MART - PO DRUGIEJ STRONIE MIKROFONU

Salut 2013

1. Intro
2. Osobiście
3. M.A.R.T.
4. Nic Mi Nie Wmówisz
5. Polska, Powstań!   feat. HEKT-X
6. Wampir
7. Ja vs. Ja
8. Jeden Drink Za Dużo    feat. ADM
9. Demony (Coś Z Nim Nie Tak)
10. Po Drugiej Stronie Mikrofonu
11. Idąc W Deszczu (Bonus Track)

    Kim jest Mart? Pewnie o nim nie słyszeliście i w sumie nic dziwnego, bo to jego pierwsza płyta, po kilku latach szwendania się po przemyskim podziemiu. Lubię znajdować takie płyty, bo czasem trafia się na prawdziwe perełki. Pytanie, czy Mart okaże się takim nieoszlifowanym diamnetem?
    Mówiłem kiedyś, że nie lubię, jak ktoś jedzie z płytą na kradzionych bitach? Cholera. No i tu mamy taką akcję niestety. I to nie są podkłady wzięte z shadowville czy innych hostów z bitami.

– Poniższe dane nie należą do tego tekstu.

### src/core/bpg_deb_if.sv
// Link between the glue top and its front-panel reset debouncer.
// Assumes both ends run on mclk; tick is a one-cycle enable at the slow rate.
`timescale 1ns/10ps

interface bpg_deb_if;
   logic tick;
   logic raw_n;
   logic level_n;

   modport deb (
      input  tick,
      input  raw_n,
      output level_n
   );

   modport ctl (
      output tick,
      output raw_n,
      input  level_n
   );
endinterface
[src/rtl/pkgt_regs.svh]
/*
  Register map, field masks, reset values and bus answer timing of the
  port K / port T general-purpose I/O block.
  Assumes a 32-bit APB with byte addresses; each register takes one aligned word.
*/
`ifndef PKGT_REGS_SVH
`define PKGT_REGS_SVH

`define PKGT_OFS_PORT_T_DATA 32'h0000_0240
`define PKGT_OFS_PORT_T_DIRECTION 32'h0000_0244
`define PKGT_OFS_PORT_K_DATA 32'h0000_0248
`define PKGT_OFS_PORT_K_DIRECTION 32'h0000_024c

`define PKGT_RST_PORT_T_DATA 8'h00
`define PKGT_RST_PORT_T_DIRECTION 8'h00
`define PKGT_RST_PORT_K_DATA 8'h00
`define PKGT_RST_PORT_K_DIRECTION 8'h00

`define PKGT_K_IMPL_MASK 8'hbf
`define PKGT_T_PWM_LSB 4
`define PKGT_T_API_BIT 5

`define PKGT_APB_WAIT_CYCLES 0

`endif

[src/rtl/pkgt_pkg.sv]
/*
  Types shared by the port K / port T general-purpose I/O block.
  Assumes the constants of pkgt_regs.svh; holds types only.
*/
package pkgt_pkg;

  typedef enum logic [1:0] {
    PKGT_ST_IDLE = 2'b01,
    PKGT_ST_ANSWER = 2'b10
  } pkgt_apb_e;

  typedef enum logic [4:0] {
    PKGT_SEL_NONE = 5'h01,
    PKGT_SEL_T_DATA = 5'h02,
    PKGT_SEL_T_DIR = 5'h04,
    PKGT_SEL_K_DATA = 5'h08,
    PKGT_SEL_K_DIR = 5'h10
  } pkgt_sel_e;

  // Alternative functions that may take port T pins over.
  typedef struct packed {
    logic [7:0] tim_en;
    logic [7:0] tim_val;
    logic [3:0] pwm_en;
    logic [3:0] pwm_val;
    logic api_en;
    logic api_val;
  } pkgt_alt_s;

  typedef struct packed {
    logic [7:0] value;
    logic [7:0] oe_n;
  } pkgt_pin_s;

  typedef struct packed {
    pkgt_apb_e st;
    logic pready;
    logic pslverr;
    logic [31:0] prdata;
    logic [7:0] port_t_data;
    logic [7:0] port_t_direction;
    logic [7:0] port_k_data;
    logic [7:0] port_k_direction;
    pkgt_pin_s t_pins;
    pkgt_pin_s k_pins;
  } pkgt_state_s;

endpackage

To są instrumentale wzięte od takich wykonawców, jak Rick Ross, Joe Budden, Kanye West, Pusha T, Jay Z, czy Royce Da 5 9. Choć szczytem jest zajebanie podkładu od Pariasa.

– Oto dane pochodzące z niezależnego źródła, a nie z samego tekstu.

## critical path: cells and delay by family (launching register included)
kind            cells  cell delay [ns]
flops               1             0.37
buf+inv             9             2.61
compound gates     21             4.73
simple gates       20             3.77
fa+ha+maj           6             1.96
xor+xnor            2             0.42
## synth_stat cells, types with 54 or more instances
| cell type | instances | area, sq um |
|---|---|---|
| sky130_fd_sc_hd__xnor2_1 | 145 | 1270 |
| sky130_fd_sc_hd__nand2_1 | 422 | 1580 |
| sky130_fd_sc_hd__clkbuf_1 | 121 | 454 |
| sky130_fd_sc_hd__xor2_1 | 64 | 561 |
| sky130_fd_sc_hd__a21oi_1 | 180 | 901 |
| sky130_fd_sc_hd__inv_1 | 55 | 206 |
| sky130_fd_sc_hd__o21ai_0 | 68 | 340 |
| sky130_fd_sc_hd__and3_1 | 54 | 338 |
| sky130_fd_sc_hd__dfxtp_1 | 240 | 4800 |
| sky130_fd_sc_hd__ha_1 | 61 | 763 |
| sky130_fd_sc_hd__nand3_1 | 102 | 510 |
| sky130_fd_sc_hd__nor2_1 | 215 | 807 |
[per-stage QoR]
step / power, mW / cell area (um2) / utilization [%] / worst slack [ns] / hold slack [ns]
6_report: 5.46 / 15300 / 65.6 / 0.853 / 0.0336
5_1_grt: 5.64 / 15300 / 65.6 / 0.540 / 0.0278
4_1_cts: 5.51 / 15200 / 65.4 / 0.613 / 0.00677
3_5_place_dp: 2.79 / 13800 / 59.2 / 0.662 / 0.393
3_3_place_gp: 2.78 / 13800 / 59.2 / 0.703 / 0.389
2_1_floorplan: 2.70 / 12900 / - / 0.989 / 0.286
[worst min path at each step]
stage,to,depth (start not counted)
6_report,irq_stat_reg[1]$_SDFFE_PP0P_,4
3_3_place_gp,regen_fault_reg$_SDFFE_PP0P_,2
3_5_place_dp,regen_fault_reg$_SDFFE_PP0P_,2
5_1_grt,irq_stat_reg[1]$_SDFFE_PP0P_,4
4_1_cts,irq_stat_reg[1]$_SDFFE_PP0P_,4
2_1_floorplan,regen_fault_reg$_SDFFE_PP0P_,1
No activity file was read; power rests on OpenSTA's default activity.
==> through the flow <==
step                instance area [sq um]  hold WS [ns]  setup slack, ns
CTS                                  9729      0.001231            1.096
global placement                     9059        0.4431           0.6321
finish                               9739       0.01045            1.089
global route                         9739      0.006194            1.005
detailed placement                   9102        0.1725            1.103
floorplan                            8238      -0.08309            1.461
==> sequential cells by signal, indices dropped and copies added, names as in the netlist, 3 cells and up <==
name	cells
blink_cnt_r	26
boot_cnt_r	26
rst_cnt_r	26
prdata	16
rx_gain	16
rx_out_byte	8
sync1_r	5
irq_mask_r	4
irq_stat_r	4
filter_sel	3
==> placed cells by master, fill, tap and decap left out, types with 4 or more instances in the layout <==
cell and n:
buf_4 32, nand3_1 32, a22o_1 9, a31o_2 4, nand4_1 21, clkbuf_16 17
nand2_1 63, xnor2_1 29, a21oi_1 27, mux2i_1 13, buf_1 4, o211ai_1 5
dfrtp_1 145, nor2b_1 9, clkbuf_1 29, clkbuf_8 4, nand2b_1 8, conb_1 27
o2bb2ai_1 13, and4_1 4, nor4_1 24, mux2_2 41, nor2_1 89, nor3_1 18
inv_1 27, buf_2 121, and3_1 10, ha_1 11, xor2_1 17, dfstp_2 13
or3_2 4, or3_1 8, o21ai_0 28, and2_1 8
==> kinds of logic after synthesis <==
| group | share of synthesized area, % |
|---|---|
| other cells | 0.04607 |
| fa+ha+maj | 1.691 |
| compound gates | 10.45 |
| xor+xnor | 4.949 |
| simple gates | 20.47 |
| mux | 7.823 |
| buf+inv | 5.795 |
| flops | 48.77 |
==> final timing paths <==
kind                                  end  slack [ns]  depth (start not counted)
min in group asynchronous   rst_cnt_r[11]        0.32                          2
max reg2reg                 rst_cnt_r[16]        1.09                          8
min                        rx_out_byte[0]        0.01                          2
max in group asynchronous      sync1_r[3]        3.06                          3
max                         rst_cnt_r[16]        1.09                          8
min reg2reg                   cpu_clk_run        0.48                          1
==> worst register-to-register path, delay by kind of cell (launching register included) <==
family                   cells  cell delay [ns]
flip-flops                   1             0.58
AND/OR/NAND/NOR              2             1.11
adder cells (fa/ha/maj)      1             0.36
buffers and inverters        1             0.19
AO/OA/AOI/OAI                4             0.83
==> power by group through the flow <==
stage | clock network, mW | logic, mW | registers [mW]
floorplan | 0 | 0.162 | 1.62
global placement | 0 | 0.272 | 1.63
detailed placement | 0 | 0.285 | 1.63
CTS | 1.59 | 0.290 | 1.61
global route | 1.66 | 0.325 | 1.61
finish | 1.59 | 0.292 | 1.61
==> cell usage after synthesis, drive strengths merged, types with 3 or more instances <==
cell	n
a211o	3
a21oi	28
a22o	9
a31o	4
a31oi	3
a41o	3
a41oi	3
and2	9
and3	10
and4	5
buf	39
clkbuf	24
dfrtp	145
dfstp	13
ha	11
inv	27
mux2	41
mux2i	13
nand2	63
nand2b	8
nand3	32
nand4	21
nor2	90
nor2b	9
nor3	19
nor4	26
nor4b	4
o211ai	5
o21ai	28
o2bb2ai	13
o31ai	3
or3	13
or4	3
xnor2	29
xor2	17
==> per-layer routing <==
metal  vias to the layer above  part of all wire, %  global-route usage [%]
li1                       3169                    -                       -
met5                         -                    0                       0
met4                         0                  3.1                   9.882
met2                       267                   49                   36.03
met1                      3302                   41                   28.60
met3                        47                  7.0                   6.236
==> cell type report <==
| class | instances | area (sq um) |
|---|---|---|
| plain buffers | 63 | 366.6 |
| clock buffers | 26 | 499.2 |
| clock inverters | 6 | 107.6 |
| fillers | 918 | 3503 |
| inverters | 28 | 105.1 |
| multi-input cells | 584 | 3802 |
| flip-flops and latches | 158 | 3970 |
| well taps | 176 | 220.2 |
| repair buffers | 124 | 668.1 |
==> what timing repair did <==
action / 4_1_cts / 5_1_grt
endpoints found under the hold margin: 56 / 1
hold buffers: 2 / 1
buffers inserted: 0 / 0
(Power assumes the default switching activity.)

    I zjebałbym w tym miejscu cały projekt, jednak... Jest tu Mart. Choć u siebie na podwórku znany jest z rymów bitewnych i bragga, to tutaj postanowił pokazać swoje inne oblicze. Owszem, są tu stosy panczy i to niektórych przewrotnie celnych jak 'bo to ty jesteś clownem jak Violent J' (Violent J to koleś z Insane Clown Posse, zawsze umalowany na szalonego clowna) ale większość traków to rozkminki na temat życia i rzeczywistości, choć te są dużo cięższe i może nawet męczące, bo Mart mówi, że 'mam umysł starca w ciele nastolatka'. Jednak w samym rapperze jest coś, co nie pozwala go odrzucić, bo słychać, że Mart ma pasję i niejaki talent, ale faktycznie, najlepiej się czuje wśród rymów bitewnych. Z gości mamy tylko dwóch - masakrycznie wypadający w refrenie Hekt i ADM, który przemknął niezauważenie przez kawałek.

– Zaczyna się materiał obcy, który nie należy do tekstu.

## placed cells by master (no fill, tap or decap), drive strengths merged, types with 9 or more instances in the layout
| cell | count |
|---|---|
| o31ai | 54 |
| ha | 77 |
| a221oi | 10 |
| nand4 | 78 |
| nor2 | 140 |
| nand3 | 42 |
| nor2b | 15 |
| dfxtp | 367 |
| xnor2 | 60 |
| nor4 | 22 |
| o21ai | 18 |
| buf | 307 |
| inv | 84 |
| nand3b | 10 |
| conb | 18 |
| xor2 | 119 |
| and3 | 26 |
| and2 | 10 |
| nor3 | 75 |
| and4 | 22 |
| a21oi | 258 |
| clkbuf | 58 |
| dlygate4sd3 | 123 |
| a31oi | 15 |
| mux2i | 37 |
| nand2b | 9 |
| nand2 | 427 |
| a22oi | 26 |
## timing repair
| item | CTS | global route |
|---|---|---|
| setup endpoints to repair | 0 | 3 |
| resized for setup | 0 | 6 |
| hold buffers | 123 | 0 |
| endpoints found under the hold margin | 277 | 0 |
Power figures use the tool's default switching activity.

    No i co? Pierwszy, podziemny album powinien zwracać uwagę, choć wiadomo, że to kosztuje. Pomijając znane podkłady, warto zwrócić uwagę na Marta, bo może się okazać, że się porządnie rozwinie i wyrośnie na dobrego emce, który zamiesza na scenie - jeśli tylko starczy mu determinacji. Na razie niech poćwiczy i znajdzie producenta. Ale każdą następną produkcję sprawdzę.